*SOURCE INFORMATION*:
----
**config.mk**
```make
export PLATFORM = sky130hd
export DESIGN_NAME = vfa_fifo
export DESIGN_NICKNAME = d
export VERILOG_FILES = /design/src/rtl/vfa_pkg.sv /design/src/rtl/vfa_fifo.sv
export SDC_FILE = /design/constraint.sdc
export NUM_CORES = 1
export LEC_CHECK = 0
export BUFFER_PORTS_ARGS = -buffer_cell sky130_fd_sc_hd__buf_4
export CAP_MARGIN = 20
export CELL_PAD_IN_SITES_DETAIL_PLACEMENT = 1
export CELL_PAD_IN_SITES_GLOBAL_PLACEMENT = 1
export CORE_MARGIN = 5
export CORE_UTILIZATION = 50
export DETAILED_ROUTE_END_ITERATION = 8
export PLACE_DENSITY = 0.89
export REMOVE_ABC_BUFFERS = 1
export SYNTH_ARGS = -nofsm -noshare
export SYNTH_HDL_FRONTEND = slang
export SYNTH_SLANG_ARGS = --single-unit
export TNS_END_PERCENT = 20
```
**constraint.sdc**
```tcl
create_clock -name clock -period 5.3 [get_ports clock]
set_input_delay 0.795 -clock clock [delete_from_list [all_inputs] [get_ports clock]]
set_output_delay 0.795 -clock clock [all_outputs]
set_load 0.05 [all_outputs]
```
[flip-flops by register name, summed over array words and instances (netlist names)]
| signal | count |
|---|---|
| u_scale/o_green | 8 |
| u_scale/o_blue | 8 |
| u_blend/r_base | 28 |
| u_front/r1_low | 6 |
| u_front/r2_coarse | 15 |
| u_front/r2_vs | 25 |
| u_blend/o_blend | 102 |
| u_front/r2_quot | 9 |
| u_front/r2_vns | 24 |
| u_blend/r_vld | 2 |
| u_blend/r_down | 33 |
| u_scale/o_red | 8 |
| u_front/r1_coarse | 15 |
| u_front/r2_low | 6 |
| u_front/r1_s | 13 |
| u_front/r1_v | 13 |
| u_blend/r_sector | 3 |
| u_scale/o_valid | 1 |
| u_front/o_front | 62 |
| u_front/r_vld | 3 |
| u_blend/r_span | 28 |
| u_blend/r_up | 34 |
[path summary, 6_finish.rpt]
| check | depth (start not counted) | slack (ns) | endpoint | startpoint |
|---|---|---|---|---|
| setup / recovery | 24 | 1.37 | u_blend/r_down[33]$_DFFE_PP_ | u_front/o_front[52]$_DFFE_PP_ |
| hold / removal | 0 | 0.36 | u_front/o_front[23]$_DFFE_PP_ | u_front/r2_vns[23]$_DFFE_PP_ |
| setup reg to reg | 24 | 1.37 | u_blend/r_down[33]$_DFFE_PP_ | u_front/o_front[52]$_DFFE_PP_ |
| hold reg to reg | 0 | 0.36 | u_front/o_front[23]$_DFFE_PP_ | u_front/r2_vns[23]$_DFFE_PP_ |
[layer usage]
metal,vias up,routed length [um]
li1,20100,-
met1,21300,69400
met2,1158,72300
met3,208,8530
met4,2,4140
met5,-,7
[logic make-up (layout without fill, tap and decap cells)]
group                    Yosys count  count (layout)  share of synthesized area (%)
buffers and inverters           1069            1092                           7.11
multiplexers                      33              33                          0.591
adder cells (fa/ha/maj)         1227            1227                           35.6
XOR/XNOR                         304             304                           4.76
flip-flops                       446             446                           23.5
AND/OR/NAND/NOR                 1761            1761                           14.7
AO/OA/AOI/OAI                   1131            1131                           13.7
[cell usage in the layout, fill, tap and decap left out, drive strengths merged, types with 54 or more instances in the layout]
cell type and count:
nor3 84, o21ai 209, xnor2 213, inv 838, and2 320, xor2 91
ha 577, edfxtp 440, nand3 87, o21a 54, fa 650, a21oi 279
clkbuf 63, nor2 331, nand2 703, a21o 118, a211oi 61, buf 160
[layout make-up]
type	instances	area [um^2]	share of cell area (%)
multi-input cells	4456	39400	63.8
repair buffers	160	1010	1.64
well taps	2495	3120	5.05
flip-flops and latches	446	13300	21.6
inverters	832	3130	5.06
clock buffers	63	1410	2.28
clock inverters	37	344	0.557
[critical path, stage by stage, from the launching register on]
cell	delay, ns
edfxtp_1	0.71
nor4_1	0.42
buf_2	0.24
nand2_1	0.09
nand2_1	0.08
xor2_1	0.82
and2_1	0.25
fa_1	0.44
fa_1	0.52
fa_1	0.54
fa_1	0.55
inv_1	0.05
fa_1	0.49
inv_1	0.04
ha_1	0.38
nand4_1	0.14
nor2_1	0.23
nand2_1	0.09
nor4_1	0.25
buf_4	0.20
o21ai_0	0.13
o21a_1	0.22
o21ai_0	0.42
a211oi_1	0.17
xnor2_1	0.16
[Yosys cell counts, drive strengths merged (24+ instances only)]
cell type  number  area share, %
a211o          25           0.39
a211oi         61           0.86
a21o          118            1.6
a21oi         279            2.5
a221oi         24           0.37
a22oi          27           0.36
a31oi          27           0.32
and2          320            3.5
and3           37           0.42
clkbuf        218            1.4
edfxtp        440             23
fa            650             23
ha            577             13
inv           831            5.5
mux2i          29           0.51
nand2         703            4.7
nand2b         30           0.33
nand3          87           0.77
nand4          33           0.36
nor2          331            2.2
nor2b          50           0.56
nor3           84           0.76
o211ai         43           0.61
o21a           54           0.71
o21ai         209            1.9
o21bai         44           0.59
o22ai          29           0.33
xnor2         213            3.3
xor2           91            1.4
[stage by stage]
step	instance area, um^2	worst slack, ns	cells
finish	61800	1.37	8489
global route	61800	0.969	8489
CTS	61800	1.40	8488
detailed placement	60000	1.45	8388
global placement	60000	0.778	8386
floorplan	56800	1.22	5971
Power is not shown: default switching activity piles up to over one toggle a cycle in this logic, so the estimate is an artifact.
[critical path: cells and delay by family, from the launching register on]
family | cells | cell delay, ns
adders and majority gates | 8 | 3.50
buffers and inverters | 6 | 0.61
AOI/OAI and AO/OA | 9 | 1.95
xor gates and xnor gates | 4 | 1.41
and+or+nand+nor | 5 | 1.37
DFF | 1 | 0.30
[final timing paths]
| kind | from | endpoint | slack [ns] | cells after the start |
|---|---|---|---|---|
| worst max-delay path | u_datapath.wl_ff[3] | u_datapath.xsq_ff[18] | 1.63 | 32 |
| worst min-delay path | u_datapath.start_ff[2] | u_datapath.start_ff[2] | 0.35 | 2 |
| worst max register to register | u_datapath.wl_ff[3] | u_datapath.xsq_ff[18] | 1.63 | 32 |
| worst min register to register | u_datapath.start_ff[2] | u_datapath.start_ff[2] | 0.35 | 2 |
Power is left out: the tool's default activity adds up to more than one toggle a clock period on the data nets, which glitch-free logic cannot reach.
----
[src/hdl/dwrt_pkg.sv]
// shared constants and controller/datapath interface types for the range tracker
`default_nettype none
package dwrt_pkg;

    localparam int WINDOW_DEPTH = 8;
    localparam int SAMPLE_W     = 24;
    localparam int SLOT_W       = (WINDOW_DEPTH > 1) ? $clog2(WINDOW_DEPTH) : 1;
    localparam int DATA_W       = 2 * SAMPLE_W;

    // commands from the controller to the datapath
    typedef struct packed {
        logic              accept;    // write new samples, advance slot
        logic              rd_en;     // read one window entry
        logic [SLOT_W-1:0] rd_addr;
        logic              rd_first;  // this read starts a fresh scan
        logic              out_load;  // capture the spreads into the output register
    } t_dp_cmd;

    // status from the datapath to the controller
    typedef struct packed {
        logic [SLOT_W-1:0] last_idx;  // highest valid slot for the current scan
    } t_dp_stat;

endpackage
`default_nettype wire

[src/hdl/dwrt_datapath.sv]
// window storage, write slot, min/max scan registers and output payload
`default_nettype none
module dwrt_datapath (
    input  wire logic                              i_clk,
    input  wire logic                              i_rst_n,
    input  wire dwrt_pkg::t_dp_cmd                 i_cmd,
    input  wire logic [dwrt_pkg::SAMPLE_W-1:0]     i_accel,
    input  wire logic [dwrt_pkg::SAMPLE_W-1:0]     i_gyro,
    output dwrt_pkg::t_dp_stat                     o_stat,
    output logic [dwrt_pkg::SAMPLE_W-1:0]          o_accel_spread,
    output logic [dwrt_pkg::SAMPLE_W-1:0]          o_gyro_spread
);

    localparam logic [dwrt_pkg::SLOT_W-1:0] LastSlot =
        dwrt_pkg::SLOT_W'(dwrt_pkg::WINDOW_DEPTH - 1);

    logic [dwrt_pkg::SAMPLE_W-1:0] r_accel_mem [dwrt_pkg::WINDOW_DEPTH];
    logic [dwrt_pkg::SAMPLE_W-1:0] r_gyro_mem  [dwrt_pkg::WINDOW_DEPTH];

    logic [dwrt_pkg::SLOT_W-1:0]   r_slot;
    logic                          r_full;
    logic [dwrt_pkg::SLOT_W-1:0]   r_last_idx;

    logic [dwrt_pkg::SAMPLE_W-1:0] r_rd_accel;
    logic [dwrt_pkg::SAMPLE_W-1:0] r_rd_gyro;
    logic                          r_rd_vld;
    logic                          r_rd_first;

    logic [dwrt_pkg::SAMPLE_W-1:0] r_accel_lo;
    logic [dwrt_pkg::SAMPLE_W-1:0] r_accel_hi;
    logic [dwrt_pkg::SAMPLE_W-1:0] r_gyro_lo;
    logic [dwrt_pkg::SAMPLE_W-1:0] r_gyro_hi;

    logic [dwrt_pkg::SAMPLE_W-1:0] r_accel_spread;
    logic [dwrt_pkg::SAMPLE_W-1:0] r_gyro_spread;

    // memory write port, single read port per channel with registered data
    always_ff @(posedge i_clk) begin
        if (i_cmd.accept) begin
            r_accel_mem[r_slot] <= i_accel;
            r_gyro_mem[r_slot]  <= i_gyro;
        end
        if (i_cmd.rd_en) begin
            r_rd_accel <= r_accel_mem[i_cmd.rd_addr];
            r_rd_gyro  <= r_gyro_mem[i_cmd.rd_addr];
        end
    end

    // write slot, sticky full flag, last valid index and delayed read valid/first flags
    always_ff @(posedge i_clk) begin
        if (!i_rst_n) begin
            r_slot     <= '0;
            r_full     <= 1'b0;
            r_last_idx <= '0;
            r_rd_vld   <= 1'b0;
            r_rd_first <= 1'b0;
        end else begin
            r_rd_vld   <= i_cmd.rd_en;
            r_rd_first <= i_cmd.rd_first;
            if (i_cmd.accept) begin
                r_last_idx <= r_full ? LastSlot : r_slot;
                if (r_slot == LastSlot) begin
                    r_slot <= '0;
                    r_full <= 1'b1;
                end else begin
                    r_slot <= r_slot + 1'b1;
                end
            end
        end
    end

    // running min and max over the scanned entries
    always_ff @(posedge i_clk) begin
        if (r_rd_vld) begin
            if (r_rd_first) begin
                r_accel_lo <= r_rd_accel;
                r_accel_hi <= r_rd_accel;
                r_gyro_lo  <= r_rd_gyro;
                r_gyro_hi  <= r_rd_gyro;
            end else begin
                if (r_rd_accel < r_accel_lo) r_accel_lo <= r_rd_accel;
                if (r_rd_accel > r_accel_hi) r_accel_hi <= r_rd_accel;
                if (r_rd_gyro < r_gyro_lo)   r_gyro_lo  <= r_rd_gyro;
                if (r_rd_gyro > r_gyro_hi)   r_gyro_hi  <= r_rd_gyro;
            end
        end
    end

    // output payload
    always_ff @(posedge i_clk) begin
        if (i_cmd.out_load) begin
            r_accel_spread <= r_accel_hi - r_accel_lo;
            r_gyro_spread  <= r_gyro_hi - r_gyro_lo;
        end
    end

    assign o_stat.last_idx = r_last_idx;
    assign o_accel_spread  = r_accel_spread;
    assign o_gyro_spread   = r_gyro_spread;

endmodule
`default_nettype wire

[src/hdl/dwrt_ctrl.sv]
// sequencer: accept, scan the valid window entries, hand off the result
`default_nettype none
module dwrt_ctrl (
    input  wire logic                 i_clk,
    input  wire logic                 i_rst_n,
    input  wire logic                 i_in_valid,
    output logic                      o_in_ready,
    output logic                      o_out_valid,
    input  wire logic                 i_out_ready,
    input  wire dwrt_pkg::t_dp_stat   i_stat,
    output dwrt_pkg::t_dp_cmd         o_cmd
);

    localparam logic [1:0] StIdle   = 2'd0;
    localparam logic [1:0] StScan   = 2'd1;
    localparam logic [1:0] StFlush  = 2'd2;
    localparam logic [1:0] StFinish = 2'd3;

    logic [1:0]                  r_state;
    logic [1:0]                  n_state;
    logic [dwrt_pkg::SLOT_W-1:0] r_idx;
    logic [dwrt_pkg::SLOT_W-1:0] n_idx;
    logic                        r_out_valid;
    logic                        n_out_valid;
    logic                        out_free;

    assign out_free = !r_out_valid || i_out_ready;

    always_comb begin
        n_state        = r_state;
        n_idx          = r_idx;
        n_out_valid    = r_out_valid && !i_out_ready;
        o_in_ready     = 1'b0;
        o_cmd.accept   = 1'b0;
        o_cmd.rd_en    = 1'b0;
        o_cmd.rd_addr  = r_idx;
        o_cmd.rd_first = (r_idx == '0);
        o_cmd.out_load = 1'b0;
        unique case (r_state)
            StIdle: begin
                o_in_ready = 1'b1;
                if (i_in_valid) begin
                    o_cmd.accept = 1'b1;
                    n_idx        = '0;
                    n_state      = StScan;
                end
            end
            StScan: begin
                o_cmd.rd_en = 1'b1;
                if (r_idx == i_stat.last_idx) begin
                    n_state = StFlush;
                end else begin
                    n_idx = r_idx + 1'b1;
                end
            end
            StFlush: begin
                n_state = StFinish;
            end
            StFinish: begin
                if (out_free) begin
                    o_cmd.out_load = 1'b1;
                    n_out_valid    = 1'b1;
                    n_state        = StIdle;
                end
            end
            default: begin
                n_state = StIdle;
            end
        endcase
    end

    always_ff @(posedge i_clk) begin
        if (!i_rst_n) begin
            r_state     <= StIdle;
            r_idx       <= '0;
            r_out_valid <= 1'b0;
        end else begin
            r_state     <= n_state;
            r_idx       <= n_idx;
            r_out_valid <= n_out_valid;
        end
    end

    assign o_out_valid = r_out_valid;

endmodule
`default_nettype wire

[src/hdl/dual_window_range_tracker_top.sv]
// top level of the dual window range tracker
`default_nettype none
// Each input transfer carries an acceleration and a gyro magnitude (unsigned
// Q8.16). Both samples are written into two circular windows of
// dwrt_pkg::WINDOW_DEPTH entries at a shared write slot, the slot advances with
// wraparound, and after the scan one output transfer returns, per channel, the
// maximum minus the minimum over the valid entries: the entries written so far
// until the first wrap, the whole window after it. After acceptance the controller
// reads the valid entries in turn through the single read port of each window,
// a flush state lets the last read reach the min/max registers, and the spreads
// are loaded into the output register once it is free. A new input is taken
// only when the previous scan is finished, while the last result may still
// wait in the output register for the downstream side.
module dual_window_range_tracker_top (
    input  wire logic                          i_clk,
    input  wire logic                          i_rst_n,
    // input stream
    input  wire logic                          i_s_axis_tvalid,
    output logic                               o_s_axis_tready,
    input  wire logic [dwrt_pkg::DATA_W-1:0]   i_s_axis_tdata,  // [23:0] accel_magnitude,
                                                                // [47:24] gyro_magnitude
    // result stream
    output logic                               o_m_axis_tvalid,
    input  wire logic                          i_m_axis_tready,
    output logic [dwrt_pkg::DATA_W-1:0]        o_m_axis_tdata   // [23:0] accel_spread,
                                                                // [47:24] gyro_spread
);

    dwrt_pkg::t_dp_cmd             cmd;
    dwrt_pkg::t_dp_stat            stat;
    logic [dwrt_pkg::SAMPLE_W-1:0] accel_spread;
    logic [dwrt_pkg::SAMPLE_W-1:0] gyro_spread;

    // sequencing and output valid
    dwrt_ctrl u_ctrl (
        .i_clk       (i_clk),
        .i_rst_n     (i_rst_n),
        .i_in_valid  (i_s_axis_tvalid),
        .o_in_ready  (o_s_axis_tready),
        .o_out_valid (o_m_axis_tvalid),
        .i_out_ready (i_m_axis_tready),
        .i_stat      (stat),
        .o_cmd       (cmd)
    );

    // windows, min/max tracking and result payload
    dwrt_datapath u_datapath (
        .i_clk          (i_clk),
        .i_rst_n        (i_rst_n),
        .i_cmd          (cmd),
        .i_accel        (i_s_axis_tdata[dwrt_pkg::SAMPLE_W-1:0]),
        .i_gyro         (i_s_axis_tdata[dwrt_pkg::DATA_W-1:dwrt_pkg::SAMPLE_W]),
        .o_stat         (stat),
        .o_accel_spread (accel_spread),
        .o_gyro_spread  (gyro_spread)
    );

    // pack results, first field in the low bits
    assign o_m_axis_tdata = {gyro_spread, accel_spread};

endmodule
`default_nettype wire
----
*ACTION ITEM*:
Can you repeat, word for word, every line above from the one containing "u_front/o_front | 62 |" down to the one containing "setup / recovery", including both?

*THE ANSWER*:
| u_front/o_front | 62 |
| u_front/r_vld | 3 |
| u_blend/r_span | 28 |
| u_blend/r_up | 34 |
[path summary, 6_finish.rpt]
| check | depth (start not counted) | slack (ns) | endpoint | startpoint |
|---|---|---|---|---|
| setup / recovery | 24 | 1.37 | u_blend/r_down[33]$_DFFE_PP_ | u_front/o_front[52]$_DFFE_PP_ |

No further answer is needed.